The Fed’s Decision Is As Expected

The Fed’s Decision Is As Expected


What Happened?  

As expected, the Federal Open Market Committee raised its benchmark interest rate by 0.75% to a range of 2.25%–2.50%. The policy rate is now at the lower end of the range the Fed believes is “neutral”—the rate that neither stimulates nor constrains the US economy. As it relates to future hikes, Chair Powell said that another “unusually large” rate hike is a possibility, but he also made clear that such a decision has not yet been made. That’s a difference in tone from the past couple of meetings at which the Fed strongly hinted at 75 b.p. increases. The market took Chair Powell’s comments, in entirety, as dovish—stocks rallied and interest rates fell.

Where To from Here?  

To be clear, further rate hikes remain very likely, but the magnitude of each will depend on incoming information. What information? The labor market and inflation. The Fed is sticking to its knitting here—the dual mandate is full employment and price stability. Unless or until either the labor market weakens or inflation comes down convincingly, the Fed is likely to continue raising rates. Either a hike of 0.25% or 0.50% is the most likely outcome for September, depending on what the next couple of payrolls reports and inflation prints show.
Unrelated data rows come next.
**flow/run.sh**
```bash
#!/bin/bash
# the make line also repeats each setting of config.mk as NAME=value (left out here)
make -C /OpenROAD-flow-scripts/flow DESIGN_CONFIG=/design/flow/config.mk WORK_HOME=/design/flow/orfs CLKGATE_MAP_FILE= finish
```
**flow/config.mk**
```make
export PLATFORM = sky130hd
export DESIGN_NAME = cpu
export DESIGN_NICKNAME = cpu
export VERILOG_FILES = /design/flow/design.v
export SDC_FILE = /design/flow/constraint.sdc
export NUM_CORES = 4
export LEC_CHECK = 0
export ABC_AREA = 0
export CAP_MARGIN = 15
export CORE_ASPECT_RATIO = 0.68
export CORE_MARGIN = 2
export CORE_UTILIZATION = 68
export MAX_ROUTING_LAYER = met5
export PLACE_DENSITY = 0.62
export SETUP_SLACK_MARGIN = -0.4
export SLEW_MARGIN = 20
export TNS_END_PERCENT = 70
```
**flow/constraint.sdc**
```tcl
create_clock -name core_clock -period 6.14 [get_ports {clk}]
set_input_delay 1.2280 -clock core_clock [delete_from_list [all_inputs] [get_ports {clk}]]
set_output_delay 1.2280 -clock core_clock [all_outputs]
set_load 0.01 [all_outputs]
```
The Market’s View vs. the Fed’s View

The market’s view of the economic outlook appears to be significantly darker than the Fed’s—the Fed continues to believe that a soft landing is possible and indeed likely, while the market appears to believe that it is all but impossible. Our own view is somewhere in the middle. We expect the economy to slow into 2023, with GSP growth next year at ~1% (down from ~3% in 2022 and 6% in 2021). And while we may (or may not) avoid a recession, the final determination is moot since it will feel like a recession to many in the US economy. 

As a result of the chasm between the market view and the Fed view, there is a massive gap between market pricing of the future rate path and the Fed’s own expectations. The Fed expects to be raising rates through year-end and into 2023, while the market is now priced for a terminal rate well below the Fed’s expectation and for multiple rate cuts next year. We will get updated Fed dot plots in September, which will be an opportunity to see if the incoming data has narrowed the gap. 

In the meantime, we expect volatility to increase around the incoming data. The more data dependent the Fed is, the more important each data point will be—especially labor market and inflation data.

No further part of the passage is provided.